§ **Input data**:
File: src/rtl/sobol_seq_ctrl.sv
// sobol_seq_ctrl: walks (path, dim) indices in path-major order into a combinational
// Sobol core and registers each result onto a valid/ready stream. Macro SOBOL_SKIP_ZERO_EN starts at path 1.
module sobol_seq_ctrl #(
  parameter int M  = 50,
  parameter int PW = 32
) (
  input  logic                 clk,
  input  logic                 rst,
  input  logic                 start,
  input  logic                 abort,
  input  logic [PW-1:0]        num_paths,
  output logic [31:0]          sob_n,
  output logic [$clog2(M)-1:0] sob_dim,
  input  logic [31:0]          sob_value,
  output logic                 out_valid,
  input  logic                 out_ready,
  output logic [31:0]          out_data,
  output logic [PW-1:0]        out_path,
  output logic [$clog2(M)-1:0] out_dim,
  output logic                 out_last,
  output logic                 busy,
  output logic                 done
);

  localparam int DW = $clog2(M);
`ifdef SOBOL_SKIP_ZERO_EN
  localparam logic [PW:0] P0 = (PW+1)'(1);
`else
  localparam logic [PW:0] P0 = '0;
`endif
  localparam logic [DW-1:0] DIM_LAST = DW'(M-1);

  typedef enum logic [1:0] {IDLE, RUN, DONE} state_t;

  state_t        state, state_nxt;
  // One bit wider than num_paths so the post-final increment to P0+num_paths cannot wrap.
  logic [PW:0]   path_q;
  logic [PW:0]   last_path_q;
  logic [PW:0]   last_path_calc;
  logic [DW-1:0] dim_q;
  logic          exhausted_q;
  logic          load;
  logic          accept;
  logic          is_final;

  assign last_path_calc = P0 + {1'b0, num_paths} - (PW+1)'(1);
  assign is_final       = (path_q == last_path_q) && (dim_q == DIM_LAST);
  assign load           = (state == RUN) && !exhausted_q && (!out_valid || out_ready);
  assign accept         = out_valid && out_ready;

  assign sob_dim = dim_q;
  generate
    if (PW >= 32) begin : g_n_trunc
      assign sob_n = path_q[31:0];
    end else begin : g_n_ext
      assign sob_n = {{(32-PW){1'b0}}, path_q[PW-1:0]};
    end
  endgenerate

  assign busy = (state == RUN);
  assign done = (state == DONE);

  // NOTE: sequential state uses non-blocking assignments so every register samples pre-edge values.
  always_ff @(posedge clk or posedge rst) begin
    if (rst) state <= IDLE;
    else     state <= state_nxt;
  end

  // NOTE: next state defaults to the current state first, so no path through the block infers a latch.
  always_comb begin
    state_nxt = state;
    case (state)
      IDLE: begin
        if (start) state_nxt = (num_paths == '0) ? DONE : RUN;
      end
      RUN: begin
        if (abort)                  state_nxt = IDLE;
        else if (accept && out_last) state_nxt = DONE;
      end
      DONE:    state_nxt = IDLE;
      default: state_nxt = IDLE;
    endcase
  end

  always_ff @(posedge clk or posedge rst) begin
    if (rst) begin
      path_q      <= P0;
      last_path_q <= P0;
      dim_q       <= '0;
      exhausted_q <= 1'b0;
      out_valid   <= 1'b0;
      out_data    <= '0;
      out_path    <= '0;
      out_dim     <= '0;
      out_last    <= 1'b0;
    end else begin
      if (state == IDLE && start) begin
        path_q      <= P0;
        dim_q       <= '0;
        exhausted_q <= 1'b0;
        last_path_q <= last_path_calc;
      end

      if (state == RUN) begin
        if (abort) begin
          out_valid <= 1'b0;
          out_last  <= 1'b0;
        end else if (load) begin
          out_valid <= 1'b1;
          out_data  <= sob_value;
          out_path  <= path_q[PW-1:0];
          out_dim   <= dim_q;
          out_last  <= is_final;
          if (is_final) exhausted_q <= 1'b1;
          if (dim_q == DIM_LAST) begin
            dim_q  <= '0;
            path_q <= path_q + (PW+1)'(1);
          end else begin
            dim_q  <= dim_q + DW'(1);
          end
        end else if (accept) begin
          out_valid <= 1'b0;
        end
      end
    end
  end

endmodule
File: config.mk
export PLATFORM = sky130hd
export DESIGN_NAME = sobol_seq_ctrl
export DESIGN_NICKNAME = d
export VERILOG_FILES = /design/src/rtl/sobol_seq_ctrl.sv
export SDC_FILE = /design/constraint.sdc
export NUM_CORES = 1
export LEC_CHECK = 0
export ABC_AREA = 1
export CAP_MARGIN = 10
export CELL_PAD_IN_SITES_DETAIL_PLACEMENT = 1
export CELL_PAD_IN_SITES_GLOBAL_PLACEMENT = 2
export CORE_ASPECT_RATIO = 1.4
export CORE_MARGIN = 2
export CORE_UTILIZATION = 26
export CTS_CLUSTER_SIZE = 40
export DETAILED_ROUTE_END_ITERATION = 8
export GPL_TIMING_DRIVEN = 1
export PLACE_DENSITY = 0.75
export SYNTH_ARGS = -nofsm -noshare
export SYNTH_HDL_FRONTEND = slang
export SYNTH_SLANG_ARGS = --single-unit
File: constraint.sdc
create_clock -name clk -period 4.6 [get_ports clk]
set_input_delay 0.92 -clock clk [delete_from_list [all_inputs] [get_ports clk]]
set_output_delay 0.92 -clock clk [all_outputs]
set_load 0.05 [all_outputs]
Yosys cells after proc, flatten, opt, wreduce, memory -nomap -nowiden

Cells that the tools add are included.

Flip-flop bits (word level): 147
Bits in read-only memories: 0
Bits in latches: 0
Word-level logic and storage cells: 62
Output and inout bits: 112
Memories kept: 0
RAM bits: 0
Input bits: 69

Divide/modulo/power cells: 0
Shifts and indexed selects: 0
$mul: 0
Order comparisons: 0
Mux-type cells: 25
Equality and inequality tests: 6
Bitwise logic cells: 1
Reductions and logical operators: 17
$add $sub $neg: 3

Operators by type and width:

| kind                                                                 | number |
|---|---|
| 33-bit two-way mux                                                   | 5 |
| 33-bit by 1-bit adder with 33-bit output, second input constant      | 1 |
| 33-bit == test                                                       | 1 |
| 32-bit by 1-bit subtractor with 33-bit output, second input constant | 1 |
| 32-bit logical NOT                                                   | 1 |
| 6-bit two-way mux                                                    | 5 |
| 1-bit two-way mux                                                    | 10 |
| 2-bit two-way mux                                                    | 4 |
| 6-bit by 1-bit adder with 6-bit output, second input constant        | 1 |
| 6-bit == test, second input constant                                 | 1 |
| 1-bit logical AND                                                    | 6 |
| 2-bit AND reduction                                                  | 3 |
| 2-bit one-hot mux with 2 select lines                                | 1 |
| 3-bit by 2-bit != test with 1-bit output, second input constant      | 1 |
| 3-bit AND reduction                                                  | 1 |
| 3-bit nonzero test                                                   | 1 |
| 2-bit by 1-bit == test with 1-bit output, second input constant      | 1 |
| 2-bit == test, second input constant                                 | 1 |
| 1-bit logical NOT                                                    | 2 |
| 2-bit logical NOT                                                    | 1 |
| 2-bit != test, second input constant                                 | 1 |
| 2-bit nonzero test                                                   | 1 |
| 1-bit logical OR                                                     | 1 |
| 1-bit NOT                                                            | 1 |

Depth between registers and ports, before layout

Gate-level depths: netlist of run 1.

Depth after elaboration: 7
Mapped depth: 12
Mapped depth without buffers: 12

Least setup slack after synthesis of run 1

OpenSTA, ideal clock, no wires.

Path kind: input-to-reg
Start: input num_paths[0]
End: register last_path_q[28]
Arrival time: 1.932 ns
Path buffers: 0
Slack: 2.542 ns
Required time: 4.474 ns
Stages: 9
Setup time: 0.126 ns
Cells stage by stage: inv_1 -> ha_1 -> nand2_1 -> inv_1 -> nand3_1 -> nor2_1 -> or2_2 -> nand3_1 -> o21ai_0

Cells in the longest elaborated chain, start to end: 1

RTL lines:

| item                                          | line | source |
|---|---|---|
| from (decl)                                   | 11   | `input logic [PW-1:0] num_paths,` |
| 32-bit by 1-bit subtractor with 33-bit output | 46   | `assign last_path_calc = P0 + {1'b0, num_paths} - (PW+1)'(1);` |
| to (signal assigned)                          | 101  | `last_path_q <= last_path_calc;` |
| to (decl)                                     | 38   | `logic [PW:0] last_path_q;` |

Every way passes these cells.
A chain may end at the register's enable or synchronous reset.

Final worst setup path of run 1

Start: register path_q[24]
End: output sob_n[24]

RTL lines:

| item                   | line | source |
|---|---|---|
| from (decl)            | 37   | `logic [PW:0] path_q;` |
| from (signal assigned) | 117  | `path_q <= path_q + (PW+1)'(1);` |
| to (decl)              | 12   | `output logic [31:0] sob_n,` |

No word-level cell between the ends.

==> reports/metrics.yaml, run 1 <==
htree_levels: 4
p_leak_nw: 4.71
first_global_vias: 7730
dp_cells: 1603
p_clk_share_pct: 31.1
drv_slew: 0
comb_power_share_pct: 34.0
postRouteAntennaNets: 0
wl_per_cell_um: 15.9
p_seq_share_pct: 34.9
cp.required_ns: 3.68
synth.top_cell.area_share_pct: 45.9
synth.cells.most_frequent: "381 x nand2_1, 147 x dfrtp_1, 132 x nor2_1, 102 x inv_1, 76 x o21ai_0"
final_core_util_pct: 34.9
clock_path_buffers: 2
grt_max_degree: 82
synth-edff-count: 0
worst_hold_path_type: "flip-flop to flip-flop"
grt_pass1_wl_um: 42400
final_cells: 1635
synth-seq-area-share_pct: 45.9
tightest_slew_ns: 0.631
critical-path-max-stage-delay_ns: 0.91
cts-buffers-inserted: 17
rsz0062_at_grt: "no"
wirelength_um: 26100
ys_top_cells_by_area: "dfrtp_1 46%, nand2_1 18%, nor2_1 6.2%"
multi_input_area_um2: 3540
crit_path_start_kind: "flip-flop"
period_share_pct: 61.5
cts_root_buffer: "clkbuf_16"
synth_cell_types: 34
drtIter0Drc: 276
vias: 7288
start_util_pct: 26.3
period_minus_slack_ns: 2.83
p_sw_mw: 1.91
areaGrowthSynthToFinish_pct: 32.8
io_pins: 181
swShare_pct: 37.4
synthArstFlopShare_pct: 100
hold_path_end: "out_data[26]"
fmax_mhz: 354
skew_ns: 0.00848
crit_type: "flip-flop to output pin"
outcome: "finished clean"
cp-end-kind: "output pin"
post_drt_via_cell_ratio: 4.46
fp-row-count: 76
r2r-start: "sob_dim[0]"
grt_usage_pct: 16.7
vdd_drop_max_uv: 232
hold_buffers: 0
path_cells: "clkdlybuf4s50_1"
drive_above_1_share_pct: 4.82
clock-sinks: 147
slew_headroom_pct: 57.9
synth_top_cell_by_area: "dfrtp_1"
die-area_um2: 32300
core_area_um2: 30500
diodes: 0
fill_cells: 3729
yosys_warnings: 0
place_congestion: 0.791
post-route-drc-count: 0
cp_top_family: "buffers and inverters"
cp_num_buf_inv: 1
insertion_delay_ns: 0.43
synth_top_flop_cell: "dfrtp_1"
die_height_um: 212
cts_tree: "yes"
antenna_found_initial: 0
portBuffers: 180
dr.pass1.iters: 4
p_total_mw: 5.09
hold_viol: 0
r2r-end: "path_q[11]"
final_area_um2: 10600
drv_cap: 0
hold_path.startpoint: "out_data[26]"
syn_inst: 1090
nets: 1306
die-width_um: 152
cts.repair.resized: 0
reg2reg_depth: 10
cts.clk_slew.worst_paths_ns: 0.06
grt-ovfl-total: 0
synth_area_um2: 8010
synth-seq-cells: 147
cp.arrival_ns: 1.91
yosysMostFrequentCell: "nand2_1"
critPathMaxFanout: 9
placed_area_um2: 9980
cpMaxStageDelayCell: "clkdlybuf4s50_1"
min_path_cells: 2
setup_tns_ns: 0
power_density_nw_per_um2: 478
p_int_mw: 3.19
dp_hpwl_um: 20100
avgSynthCellArea_um2: 7.35
postCtsSetupRepairBufs: 0
regArea_um2: 3680
reg2reg_slack_ns: 2.25
setup_viol: 0
syn_nets: 1164
## layout by cell type, fill, tap and decap left out, drive strengths merged
| cell | n |
|---|---|
| inv | 105 |
| dfrtp | 147 |
| nor3b | 1 |
| xor2 | 18 |
| clkbuf | 20 |
| o22ai | 6 |
| nand3 | 59 |
| clkinvlp | 2 |
| o31ai | 4 |
| nand4 | 20 |
| nor2 | 139 |
| clkinv | 4 |
| buf | 8 |
| nand2 | 383 |
| o21ai | 83 |
| o21bai | 3 |
| o21a | 1 |
| nor3 | 15 |
| ha | 5 |
| xnor2 | 21 |
| bufinv | 6 |
| a21oi | 9 |
| or2 | 2 |
| clkdlybuf4s50 | 180 |
| a31oi | 4 |
## cells by family after synthesis
kind of cell	share of synthesized area (%)
buf+inv	9.96
xor+xnor	4.26
simple gates	31.6
flops	45.9
compound gates	7.46
fa+ha+maj	0.781
## registers in the layout (all words and copies together), names as in the netlist
signal	flops
path_q	33
sob_dim	6
state	2
out_last	1
last_path_q	33
out_path	32
exhausted_q	1
out_dim	6
out_data	32
out_valid	1
## power groups by stage
stage               Combinational [mW]  Sequential (mW)  Clock [mW]
floorplan                        0.645             2.30           0
global placement                  1.73             1.79           0
detailed placement                1.76             1.80           0
CTS                               1.76             1.78        1.63
global route                      1.91             1.83        1.67
finish                            1.73             1.78        1.58
## how the worst max path moves through the flow
stage                     startpoint          end  slack [ns]  depth (start not counted)
final                     path_q[24]    sob_n[24]        1.77                          1
after CTS                 path_q[26]    sob_n[26]        1.74                          1
after floorplan                  rst  exhausted_q        1.83                          1
after global routing      path_q[24]    sob_n[24]        1.69                          1
after global placement     out_ready    out_valid        1.61                          7
after detailed placement   out_ready    out_valid        1.58                          7
## routing by layer
layer,vias up,wire [um],GRT usage [%]
met3,24,953,3.23
li1,3666,-,-
met1,3462,11300,19.7
met5,-,0,0
met2,136,13400,30.6
met4,0,414,5.06
## metrics by stage
stage,setup WS (ns),hold WS (ns)
floorplan,1.83,0.470
global placement,1.61,0.461
detailed placement,1.58,0.469
CTS,1.74,0.487
global route,1.69,0.505
finish,1.77,0.480
## worst min-delay path: cells and delay by family, from the launching register on
kind | cells | cell delay, ns
DFF | 1 | 0.34
and+or+nand+nor | 2 | 0.10
## layout make-up
type                       instances  area share, %
clock inverter                    12           2.14
sequential                       147           34.6
multi-input combinational        773           33.3
timing repair buffer             188           17.6
clock buffer                      20           4.10
tap                              390           4.59
inverter                         105           3.74
(Power assumes the default switching activity.)
==> inputs of run 2 (changes only) <==
--- a/config.mk
+++ b/config.mk
@@ -11,11 +11,11 @@
 export CELL_PAD_IN_SITES_GLOBAL_PLACEMENT = 2
 export CORE_ASPECT_RATIO = 1.4
 export CORE_MARGIN = 2
-export CORE_UTILIZATION = 26
+export CORE_UTILIZATION = 28
 export CTS_CLUSTER_SIZE = 40
 export DETAILED_ROUTE_END_ITERATION = 8
 export GPL_TIMING_DRIVEN = 1
-export PLACE_DENSITY = 0.75
+export PLACE_DENSITY = 0.77
 export SYNTH_ARGS = -nofsm -noshare
 export SYNTH_HDL_FRONTEND = slang
 export SYNTH_SLANG_ARGS = --single-unit
==> constraint.sdc (replaced) <==
create_clock -name clk -period 2.96 [get_ports clk]
set_input_delay 0.592 -clock clk [delete_from_list [all_inputs] [get_ports clk]]
set_output_delay 0.592 -clock clk [all_outputs]
set_load 0.05 [all_outputs]
==> reports/metrics.yaml, run 2 (synthesis results as in run 1) <==
largestRegisters: "last_path_q (33), path_q (33)"
die-width_um: 147  # -3.5%
htree_levels: 4  # unchanged
cpMaxStageDelayCell: "clkdlybuf4s50_1"
clock_path_buffers: 2  # unchanged
cp.required_ns: 2.37  # -1.31 ns
vdd_drop_max_uv: 264  # +14%
busiest_layer: "met2"
path_cells: "clkdlybuf4s50_1"
hold_path_end: "out_data[14]"
cp_num_buf_inv: 1  # unchanged
r2r-start: "sob_dim[1]"
period_share_pct: 84.1
cts_root_buffer: "clkbuf_16"
rsz0062_at_grt: "no"
cp.arrival_ns: 1.90  # about the same
drv_cap: 0  # unchanged
die-area_um2: 30000  # -7.0%
layout_commonest_cell: "nand2_1"
setup_viol: 0  # unchanged
nets: 1311  # +0.38%
place_ws_ns: 0.416  # -1.16 ns
start_util_pct: 28.3  # +2.0 points
critPathMaxFanout: 9  # unchanged
cts.repair.resized: 0  # unchanged
grt-ovfl-total: 0  # unchanged
areaGrowthSynthToFinish_pct: 32.2
skew_ns: 0.0122  # +0.00369 ns
place_congestion: 0.852  # +7.8%
drive_above_1_share_pct: 5.36  # +0.55 points
grt_usage_pct: 17.7  # +0.98 points
antenna_found_initial: 0  # unchanged
cts.clk_slew.worst_paths_ns: 0.06  # about the same
clock-sinks: 147  # unchanged
min_path_cells: 2  # unchanged
dr.pass1.iters: 4  # unchanged
dp_hpwl_um: 20200  # +0.33%
setup_tns_ns: 0  # unchanged
fin_ws_ns: 0.471  # -1.30 ns
cts_tree: "yes"
vias: 7319  # +0.43%
global_route.usage.met3_pct: 3.21  # -0.020 points
postCtsSetupRepairBufs: 0  # unchanged
met1_usage_pct: 21.1  # +1.3 points
core_area_um2: 28300  # -7.2%
power_density_nw_per_um2: 719  # +50%
crit_path_start_kind: "flip-flop"
post-route-drc-count: 0  # unchanged
hold_path.startpoint: "out_data[14]"
slew_headroom_pct: 57.5  # -0.36 points
p_sw_mw: 2.98  # +56%
fp-row-count: 73  # -3.9%
drv_slew: 0  # unchanged
reg2reg_depth: 11  # +1
p_int_mw: 4.64  # +46%
io_pins: 181  # unchanged
r2r-end: "path_q[9]"
met2_usage_pct: 32.0  # +1.4 points
reg2reg_slack_ns: 0.80  # -1.45 ns
cts-buffers-inserted: 17  # unchanged
outcome: "finished clean"
period_minus_slack_ns: 2.49
portBuffers: 180  # unchanged
wirelength_um: 25900  # -0.50%
first_global_vias: 7569  # -2.1%
cp_top_family: "buffers and inverters"
grt_max_degree: 82  # unchanged
grt_pass1_wl_um: 41500  # -2.1%
post_drt_via_cell_ratio: 4.51  # +1.1%
tightest_slew_ns: 0.638  # +0.00670 ns
p_clk_share_pct: 28.0  # -3.1 points
final_cell_mix: "380 x nand2_1, 180 x clkdlybuf4s50_1, 147 x dfrtp_1"
p_leak_nw: 4.70  # -0.19%
cp-end-kind: "output pin"
hold_viol: 0  # unchanged
comb_power_share_pct: 35.9  # +1.9 points
p_seq_share_pct: 36.1  # +1.2 points
hold_buffers: 0  # unchanged
critical-path-max-stage-delay_ns: 0.90  # about the same
fmax_mhz: 402
swShare_pct: 39.1  # +1.7 points
diodes: 0  # unchanged
insertion_delay_ns: 0.43  # about the same
crit_type: "flip-flop to output pin"
postRouteAntennaNets: 0  # unchanged
worst_hold_path_type: "flip-flop to flip-flop"
wl_per_cell_um: 16.0  # +0.18%
die_height_um: 204  # -3.6%
drtIter0Drc: 155  # -44%
==> run 2: worst max path at each step <==
stage	start	endpoint	slack [ns]	depth (start not counted)
floorplan	rst	exhausted_q	0.52	1
finish	path_q[24]	sob_n[24]	0.47	1
global placement	num_paths[5]	last_path_q[23]	0.45	9
global route	path_q[24]	sob_n[24]	0.37	1
CTS	path_q[24]	sob_n[24]	0.42	1
detailed placement	num_paths[5]	last_path_q[23]	0.42	9
==> run 2: area by class of cell <==
type	count	area (um^2)
Fill cell	3512	17700
Multi-Input combinational cell	773	3540
Sequential cell	147	3680
Timing Repair Buffer	193	1940
Inverter	105	398
Clock inverter	13	133
Clock buffer	18	439
Tap cell	375	469
==> run 2: metrics by stage <==
step                      instance area, um^2  std cells  utilization (%)  total power [mW]  hold WS [ns]
after floorplan                          8020       1090                -              4.58         0.470
after global placement                  10000       1593             35.4              5.51         0.461
after detailed placement                10000       1593             35.4              5.56         0.465
after CTS                               10600       1624             37.4              7.73         0.483
after global routing                    10600       1624             37.4              8.05         0.502
final                                   10600       1624             37.4              7.61         0.478
==> run 2: power by group through the flow <==
stage	Sequential (mW)	Combinational, mW	Clock [mW]
after floorplan	3.58	1.00	0
after global placement	2.78	2.73	0
after detailed placement	2.79	2.77	0
after CTS	2.76	2.78	2.19
after global routing	2.81	2.98	2.26
final	2.75	2.73	2.13
==> run 2: routing by layer <==
layer,wire (um),share of wire [%]
met3,946,3.6
met1,11000,43
met2,13400,52
met5,0,0
met4,552,2.1
==> run 2: tightest hold or removal path, delay by kind of cell, from the launching register on <==
family           cells  cell delay, ns
DFF                  1            0.34
and+or+nand+nor      2            0.10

§ **How to complete this task**:
Your task is to retype the entries verbatim, starting with the line that holds "localparam logic [DW-1:0]" and stopping after the line that holds "(dim_q == DIM_LAST);".

§ **Task result**:
  localparam logic [DW-1:0] DIM_LAST = DW'(M-1);

  typedef enum logic [1:0] {IDLE, RUN, DONE} state_t;

  state_t        state, state_nxt;
  // One bit wider than num_paths so the post-final increment to P0+num_paths cannot wrap.
  logic [PW:0]   path_q;
  logic [PW:0]   last_path_q;
  logic [PW:0]   last_path_calc;
  logic [DW-1:0] dim_q;
  logic          exhausted_q;
  logic          load;
  logic          accept;
  logic          is_final;

  assign last_path_calc = P0 + {1'b0, num_paths} - (PW+1)'(1);
  assign is_final       = (path_q == last_path_q) && (dim_q == DIM_LAST);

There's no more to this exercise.